#### PROVIDED DATA ####
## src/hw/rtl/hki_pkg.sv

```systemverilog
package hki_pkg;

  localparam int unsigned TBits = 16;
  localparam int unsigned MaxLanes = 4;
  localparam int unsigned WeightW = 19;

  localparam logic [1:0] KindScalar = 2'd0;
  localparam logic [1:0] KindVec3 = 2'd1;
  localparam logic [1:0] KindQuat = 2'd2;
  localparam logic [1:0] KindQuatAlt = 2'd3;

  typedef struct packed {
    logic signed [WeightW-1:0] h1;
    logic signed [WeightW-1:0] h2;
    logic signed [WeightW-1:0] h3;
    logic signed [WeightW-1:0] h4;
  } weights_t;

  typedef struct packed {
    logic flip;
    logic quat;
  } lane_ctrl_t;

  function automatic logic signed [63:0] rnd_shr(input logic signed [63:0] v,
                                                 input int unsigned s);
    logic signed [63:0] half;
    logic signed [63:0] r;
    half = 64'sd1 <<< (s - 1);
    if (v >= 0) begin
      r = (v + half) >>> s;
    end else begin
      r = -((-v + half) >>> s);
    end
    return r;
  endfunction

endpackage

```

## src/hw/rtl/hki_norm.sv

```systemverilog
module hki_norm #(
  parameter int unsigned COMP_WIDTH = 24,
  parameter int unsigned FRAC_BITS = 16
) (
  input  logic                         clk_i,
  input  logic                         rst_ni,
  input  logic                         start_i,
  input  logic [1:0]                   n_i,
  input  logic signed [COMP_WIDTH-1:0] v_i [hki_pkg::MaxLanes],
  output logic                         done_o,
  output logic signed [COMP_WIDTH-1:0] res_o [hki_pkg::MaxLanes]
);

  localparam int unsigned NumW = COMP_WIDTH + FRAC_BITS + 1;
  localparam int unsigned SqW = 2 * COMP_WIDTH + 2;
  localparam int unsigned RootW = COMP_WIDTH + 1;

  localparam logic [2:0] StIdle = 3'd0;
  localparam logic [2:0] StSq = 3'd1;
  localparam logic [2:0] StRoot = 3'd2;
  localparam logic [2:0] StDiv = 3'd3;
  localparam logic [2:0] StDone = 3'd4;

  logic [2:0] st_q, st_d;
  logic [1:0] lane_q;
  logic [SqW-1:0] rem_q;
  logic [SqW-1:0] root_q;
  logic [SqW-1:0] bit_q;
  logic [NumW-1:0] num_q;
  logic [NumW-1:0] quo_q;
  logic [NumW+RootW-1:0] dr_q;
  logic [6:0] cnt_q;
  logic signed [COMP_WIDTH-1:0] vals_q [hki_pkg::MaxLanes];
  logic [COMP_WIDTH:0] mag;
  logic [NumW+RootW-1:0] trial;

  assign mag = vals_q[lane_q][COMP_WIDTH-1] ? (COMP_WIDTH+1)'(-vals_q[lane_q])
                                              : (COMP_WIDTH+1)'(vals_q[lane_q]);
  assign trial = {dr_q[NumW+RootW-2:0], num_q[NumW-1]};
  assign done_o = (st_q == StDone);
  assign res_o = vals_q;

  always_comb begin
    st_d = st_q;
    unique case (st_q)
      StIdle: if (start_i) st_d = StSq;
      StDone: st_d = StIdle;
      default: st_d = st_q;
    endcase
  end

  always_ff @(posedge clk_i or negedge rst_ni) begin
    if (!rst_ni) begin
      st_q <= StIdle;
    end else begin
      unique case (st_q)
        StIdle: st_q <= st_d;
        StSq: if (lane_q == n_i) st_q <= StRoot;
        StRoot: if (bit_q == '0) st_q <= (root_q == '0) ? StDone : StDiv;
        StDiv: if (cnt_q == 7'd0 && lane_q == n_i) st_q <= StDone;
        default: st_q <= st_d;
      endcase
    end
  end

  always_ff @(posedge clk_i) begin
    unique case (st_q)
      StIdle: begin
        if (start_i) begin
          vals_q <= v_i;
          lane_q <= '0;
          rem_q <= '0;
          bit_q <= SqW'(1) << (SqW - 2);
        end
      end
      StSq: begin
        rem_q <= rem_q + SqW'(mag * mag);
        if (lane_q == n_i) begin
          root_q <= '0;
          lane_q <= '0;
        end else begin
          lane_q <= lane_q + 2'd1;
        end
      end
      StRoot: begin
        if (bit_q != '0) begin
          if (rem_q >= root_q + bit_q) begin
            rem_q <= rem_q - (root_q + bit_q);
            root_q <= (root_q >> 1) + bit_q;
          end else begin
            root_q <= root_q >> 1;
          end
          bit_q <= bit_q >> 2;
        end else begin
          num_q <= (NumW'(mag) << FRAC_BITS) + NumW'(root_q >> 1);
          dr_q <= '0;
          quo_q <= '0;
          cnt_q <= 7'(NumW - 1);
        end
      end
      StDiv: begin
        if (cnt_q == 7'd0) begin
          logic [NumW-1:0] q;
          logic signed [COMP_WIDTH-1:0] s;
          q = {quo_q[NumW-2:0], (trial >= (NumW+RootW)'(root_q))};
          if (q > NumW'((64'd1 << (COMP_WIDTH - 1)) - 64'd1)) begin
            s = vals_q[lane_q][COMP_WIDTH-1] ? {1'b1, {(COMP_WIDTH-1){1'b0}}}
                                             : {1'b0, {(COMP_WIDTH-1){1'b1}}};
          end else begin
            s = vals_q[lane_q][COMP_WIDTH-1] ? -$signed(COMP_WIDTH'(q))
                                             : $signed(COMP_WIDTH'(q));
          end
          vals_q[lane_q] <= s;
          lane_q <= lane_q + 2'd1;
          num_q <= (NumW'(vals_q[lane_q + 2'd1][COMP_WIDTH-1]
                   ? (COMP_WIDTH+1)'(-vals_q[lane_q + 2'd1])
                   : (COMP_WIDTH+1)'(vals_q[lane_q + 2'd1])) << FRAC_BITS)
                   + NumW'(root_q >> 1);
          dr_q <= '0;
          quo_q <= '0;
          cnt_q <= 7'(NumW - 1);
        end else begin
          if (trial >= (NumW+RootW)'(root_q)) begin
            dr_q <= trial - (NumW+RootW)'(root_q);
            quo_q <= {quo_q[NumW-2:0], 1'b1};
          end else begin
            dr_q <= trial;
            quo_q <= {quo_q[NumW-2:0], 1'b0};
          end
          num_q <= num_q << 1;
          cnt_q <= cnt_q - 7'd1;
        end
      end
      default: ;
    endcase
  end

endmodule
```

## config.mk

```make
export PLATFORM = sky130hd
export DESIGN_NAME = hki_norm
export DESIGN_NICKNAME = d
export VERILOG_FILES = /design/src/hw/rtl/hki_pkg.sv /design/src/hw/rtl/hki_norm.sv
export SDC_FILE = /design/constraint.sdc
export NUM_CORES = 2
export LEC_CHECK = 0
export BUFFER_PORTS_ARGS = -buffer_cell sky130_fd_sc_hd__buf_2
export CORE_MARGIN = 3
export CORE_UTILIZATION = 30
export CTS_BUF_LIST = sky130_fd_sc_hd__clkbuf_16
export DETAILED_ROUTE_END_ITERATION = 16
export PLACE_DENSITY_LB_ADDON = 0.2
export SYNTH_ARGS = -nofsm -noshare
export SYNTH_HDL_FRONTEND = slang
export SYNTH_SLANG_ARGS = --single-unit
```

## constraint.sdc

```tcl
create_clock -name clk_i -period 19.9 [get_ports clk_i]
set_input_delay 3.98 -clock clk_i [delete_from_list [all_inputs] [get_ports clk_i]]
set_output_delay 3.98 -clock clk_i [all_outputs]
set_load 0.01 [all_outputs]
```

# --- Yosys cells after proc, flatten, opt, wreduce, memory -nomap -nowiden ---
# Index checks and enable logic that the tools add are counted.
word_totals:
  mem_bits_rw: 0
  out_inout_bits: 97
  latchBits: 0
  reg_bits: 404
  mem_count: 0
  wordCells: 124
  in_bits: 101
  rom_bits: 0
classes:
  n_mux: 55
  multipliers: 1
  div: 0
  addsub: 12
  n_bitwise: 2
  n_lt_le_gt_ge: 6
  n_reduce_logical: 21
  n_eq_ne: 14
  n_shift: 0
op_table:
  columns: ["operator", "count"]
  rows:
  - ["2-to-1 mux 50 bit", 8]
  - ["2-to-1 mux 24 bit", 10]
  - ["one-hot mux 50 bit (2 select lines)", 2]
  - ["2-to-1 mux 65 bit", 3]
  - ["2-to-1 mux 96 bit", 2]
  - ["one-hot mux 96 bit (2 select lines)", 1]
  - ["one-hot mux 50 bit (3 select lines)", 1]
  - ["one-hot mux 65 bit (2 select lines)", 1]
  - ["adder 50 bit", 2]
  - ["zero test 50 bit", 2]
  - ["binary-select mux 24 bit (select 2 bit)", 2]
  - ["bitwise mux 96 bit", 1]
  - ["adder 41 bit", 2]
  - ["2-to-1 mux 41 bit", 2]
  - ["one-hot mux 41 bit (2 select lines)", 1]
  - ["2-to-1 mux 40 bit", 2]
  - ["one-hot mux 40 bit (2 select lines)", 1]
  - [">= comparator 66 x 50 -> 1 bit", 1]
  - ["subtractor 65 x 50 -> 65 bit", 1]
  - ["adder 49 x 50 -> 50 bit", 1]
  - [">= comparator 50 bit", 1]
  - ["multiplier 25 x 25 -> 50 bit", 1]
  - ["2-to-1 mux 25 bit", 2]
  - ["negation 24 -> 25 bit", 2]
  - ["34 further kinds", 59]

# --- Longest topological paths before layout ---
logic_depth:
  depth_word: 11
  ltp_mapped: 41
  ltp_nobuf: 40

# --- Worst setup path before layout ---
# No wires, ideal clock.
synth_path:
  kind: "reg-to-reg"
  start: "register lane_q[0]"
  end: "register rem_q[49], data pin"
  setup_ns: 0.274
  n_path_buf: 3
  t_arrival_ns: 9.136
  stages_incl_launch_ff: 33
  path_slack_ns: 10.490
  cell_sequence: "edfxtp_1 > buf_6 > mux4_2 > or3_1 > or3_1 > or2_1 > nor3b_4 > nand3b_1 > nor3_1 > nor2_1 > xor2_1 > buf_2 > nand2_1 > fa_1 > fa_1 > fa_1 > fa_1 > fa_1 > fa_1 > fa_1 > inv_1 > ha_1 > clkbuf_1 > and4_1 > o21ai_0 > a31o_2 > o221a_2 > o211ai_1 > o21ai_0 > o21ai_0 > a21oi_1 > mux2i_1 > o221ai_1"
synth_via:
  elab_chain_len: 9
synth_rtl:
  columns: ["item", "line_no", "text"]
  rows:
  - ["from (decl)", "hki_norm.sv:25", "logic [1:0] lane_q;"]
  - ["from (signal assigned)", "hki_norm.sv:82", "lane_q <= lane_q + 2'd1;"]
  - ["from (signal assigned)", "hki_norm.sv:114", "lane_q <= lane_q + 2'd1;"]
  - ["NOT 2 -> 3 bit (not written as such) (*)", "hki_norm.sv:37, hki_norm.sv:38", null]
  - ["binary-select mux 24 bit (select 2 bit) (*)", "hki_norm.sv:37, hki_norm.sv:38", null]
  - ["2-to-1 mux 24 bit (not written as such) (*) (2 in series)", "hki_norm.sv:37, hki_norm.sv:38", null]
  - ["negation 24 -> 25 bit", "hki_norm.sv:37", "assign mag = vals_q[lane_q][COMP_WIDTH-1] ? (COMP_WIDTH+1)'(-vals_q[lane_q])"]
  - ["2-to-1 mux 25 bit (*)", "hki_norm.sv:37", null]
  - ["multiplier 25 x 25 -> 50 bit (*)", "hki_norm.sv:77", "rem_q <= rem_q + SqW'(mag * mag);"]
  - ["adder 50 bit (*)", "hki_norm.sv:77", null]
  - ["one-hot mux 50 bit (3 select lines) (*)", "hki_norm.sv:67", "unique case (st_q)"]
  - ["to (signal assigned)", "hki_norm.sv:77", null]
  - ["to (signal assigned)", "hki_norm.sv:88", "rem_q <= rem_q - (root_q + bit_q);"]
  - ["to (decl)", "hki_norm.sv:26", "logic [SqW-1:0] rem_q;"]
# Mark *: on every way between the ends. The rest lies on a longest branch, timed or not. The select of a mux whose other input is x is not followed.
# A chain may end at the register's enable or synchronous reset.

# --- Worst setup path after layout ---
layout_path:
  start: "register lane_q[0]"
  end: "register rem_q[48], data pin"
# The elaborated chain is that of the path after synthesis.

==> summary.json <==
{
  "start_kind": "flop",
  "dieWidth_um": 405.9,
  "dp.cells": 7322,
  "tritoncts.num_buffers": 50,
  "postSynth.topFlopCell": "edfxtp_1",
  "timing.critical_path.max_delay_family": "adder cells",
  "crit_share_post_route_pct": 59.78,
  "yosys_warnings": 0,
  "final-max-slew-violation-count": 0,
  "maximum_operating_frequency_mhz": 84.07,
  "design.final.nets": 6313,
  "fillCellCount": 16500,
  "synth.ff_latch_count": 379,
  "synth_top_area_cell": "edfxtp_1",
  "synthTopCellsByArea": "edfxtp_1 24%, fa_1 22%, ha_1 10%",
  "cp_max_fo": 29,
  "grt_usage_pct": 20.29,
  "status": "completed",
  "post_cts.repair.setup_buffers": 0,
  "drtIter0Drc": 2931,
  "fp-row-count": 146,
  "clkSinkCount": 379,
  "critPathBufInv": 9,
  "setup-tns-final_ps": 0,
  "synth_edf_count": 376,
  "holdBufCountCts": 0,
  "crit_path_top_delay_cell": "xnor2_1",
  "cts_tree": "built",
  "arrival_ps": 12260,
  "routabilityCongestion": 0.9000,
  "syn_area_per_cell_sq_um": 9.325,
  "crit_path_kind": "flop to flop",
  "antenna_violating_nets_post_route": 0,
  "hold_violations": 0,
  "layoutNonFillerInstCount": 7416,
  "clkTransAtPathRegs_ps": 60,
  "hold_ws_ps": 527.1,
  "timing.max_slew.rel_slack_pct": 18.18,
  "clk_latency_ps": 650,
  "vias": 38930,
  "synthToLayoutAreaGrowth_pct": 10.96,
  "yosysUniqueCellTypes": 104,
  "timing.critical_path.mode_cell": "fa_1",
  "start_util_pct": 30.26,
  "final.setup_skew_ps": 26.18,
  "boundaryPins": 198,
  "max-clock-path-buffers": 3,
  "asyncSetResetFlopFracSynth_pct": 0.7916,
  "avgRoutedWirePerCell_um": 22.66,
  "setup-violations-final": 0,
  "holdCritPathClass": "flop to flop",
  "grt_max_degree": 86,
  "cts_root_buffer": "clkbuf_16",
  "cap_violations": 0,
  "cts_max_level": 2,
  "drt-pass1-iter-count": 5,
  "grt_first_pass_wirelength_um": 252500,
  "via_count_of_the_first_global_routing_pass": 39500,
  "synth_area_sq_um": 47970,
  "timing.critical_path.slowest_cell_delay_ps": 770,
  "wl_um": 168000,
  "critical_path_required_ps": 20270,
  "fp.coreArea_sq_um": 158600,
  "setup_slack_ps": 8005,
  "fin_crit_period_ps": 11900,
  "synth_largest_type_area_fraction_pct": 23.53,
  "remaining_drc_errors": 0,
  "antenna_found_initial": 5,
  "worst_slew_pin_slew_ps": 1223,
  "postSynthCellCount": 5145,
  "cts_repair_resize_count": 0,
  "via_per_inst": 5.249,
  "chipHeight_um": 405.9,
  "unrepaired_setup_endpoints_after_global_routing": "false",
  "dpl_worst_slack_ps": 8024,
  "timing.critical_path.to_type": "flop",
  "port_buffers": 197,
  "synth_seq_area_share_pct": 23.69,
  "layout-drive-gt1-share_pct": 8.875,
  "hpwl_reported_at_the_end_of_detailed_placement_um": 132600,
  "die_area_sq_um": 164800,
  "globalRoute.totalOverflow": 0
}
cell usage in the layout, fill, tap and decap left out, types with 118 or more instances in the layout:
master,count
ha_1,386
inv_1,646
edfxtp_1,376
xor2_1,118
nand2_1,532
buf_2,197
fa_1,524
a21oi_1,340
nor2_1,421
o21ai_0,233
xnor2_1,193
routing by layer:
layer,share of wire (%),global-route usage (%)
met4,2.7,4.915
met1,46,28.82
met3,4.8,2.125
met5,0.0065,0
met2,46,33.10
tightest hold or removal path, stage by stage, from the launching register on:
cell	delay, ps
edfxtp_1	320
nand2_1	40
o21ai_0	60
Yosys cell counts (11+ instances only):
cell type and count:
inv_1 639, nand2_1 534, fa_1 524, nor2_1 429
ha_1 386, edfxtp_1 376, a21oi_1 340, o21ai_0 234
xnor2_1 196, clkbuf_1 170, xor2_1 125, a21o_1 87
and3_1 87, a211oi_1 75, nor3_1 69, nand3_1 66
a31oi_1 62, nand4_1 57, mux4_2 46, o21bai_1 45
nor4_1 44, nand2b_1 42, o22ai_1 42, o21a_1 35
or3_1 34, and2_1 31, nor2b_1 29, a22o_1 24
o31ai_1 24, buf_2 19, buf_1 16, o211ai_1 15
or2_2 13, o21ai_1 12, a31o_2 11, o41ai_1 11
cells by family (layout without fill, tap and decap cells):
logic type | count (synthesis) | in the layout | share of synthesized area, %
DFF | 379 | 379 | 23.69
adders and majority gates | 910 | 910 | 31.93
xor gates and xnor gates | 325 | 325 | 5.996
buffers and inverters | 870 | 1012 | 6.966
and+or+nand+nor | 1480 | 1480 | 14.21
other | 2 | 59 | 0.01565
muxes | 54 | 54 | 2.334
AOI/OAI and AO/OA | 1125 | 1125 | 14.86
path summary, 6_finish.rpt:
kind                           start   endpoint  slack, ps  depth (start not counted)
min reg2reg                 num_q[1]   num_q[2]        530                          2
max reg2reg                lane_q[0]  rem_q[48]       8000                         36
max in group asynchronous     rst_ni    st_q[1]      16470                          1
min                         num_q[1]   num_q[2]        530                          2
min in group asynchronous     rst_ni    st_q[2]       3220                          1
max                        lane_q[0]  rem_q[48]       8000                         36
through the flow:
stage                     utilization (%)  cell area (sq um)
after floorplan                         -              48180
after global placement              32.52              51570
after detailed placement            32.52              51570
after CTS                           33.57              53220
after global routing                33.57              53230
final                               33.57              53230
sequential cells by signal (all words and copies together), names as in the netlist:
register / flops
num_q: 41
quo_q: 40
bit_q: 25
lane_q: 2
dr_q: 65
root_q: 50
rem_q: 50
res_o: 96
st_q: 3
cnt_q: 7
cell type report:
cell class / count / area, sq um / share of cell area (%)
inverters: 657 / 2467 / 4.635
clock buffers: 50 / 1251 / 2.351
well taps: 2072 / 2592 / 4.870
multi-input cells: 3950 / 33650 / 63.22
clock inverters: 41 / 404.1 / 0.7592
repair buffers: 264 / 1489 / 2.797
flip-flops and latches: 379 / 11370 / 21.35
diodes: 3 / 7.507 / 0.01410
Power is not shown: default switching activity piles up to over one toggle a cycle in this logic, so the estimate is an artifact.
####
> PROBLEM DETAILS:
From the material above, retype precisely the lines between the line holding "xnor2_1,193" and the line holding "and+or+nand+nor | 1480 | 1480 | 14.21", inclusive, and nothing beyond them.

> RESULT BELOW:
xnor2_1,193
routing by layer:
layer,share of wire (%),global-route usage (%)
met4,2.7,4.915
met1,46,28.82
met3,4.8,2.125
met5,0.0065,0
met2,46,33.10
tightest hold or removal path, stage by stage, from the launching register on:
cell	delay, ps
edfxtp_1	320
nand2_1	40
o21ai_0	60
Yosys cell counts (11+ instances only):
cell type and count:
inv_1 639, nand2_1 534, fa_1 524, nor2_1 429
ha_1 386, edfxtp_1 376, a21oi_1 340, o21ai_0 234
xnor2_1 196, clkbuf_1 170, xor2_1 125, a21o_1 87
and3_1 87, a211oi_1 75, nor3_1 69, nand3_1 66
a31oi_1 62, nand4_1 57, mux4_2 46, o21bai_1 45
nor4_1 44, nand2b_1 42, o22ai_1 42, o21a_1 35
or3_1 34, and2_1 31, nor2b_1 29, a22o_1 24
o31ai_1 24, buf_2 19, buf_1 16, o211ai_1 15
or2_2 13, o21ai_1 12, a31o_2 11, o41ai_1 11
cells by family (layout without fill, tap and decap cells):
logic type | count (synthesis) | in the layout | share of synthesized area, %
DFF | 379 | 379 | 23.69
adders and majority gates | 910 | 910 | 31.93
xor gates and xnor gates | 325 | 325 | 5.996
buffers and inverters | 870 | 1012 | 6.966
and+or+nand+nor | 1480 | 1480 | 14.21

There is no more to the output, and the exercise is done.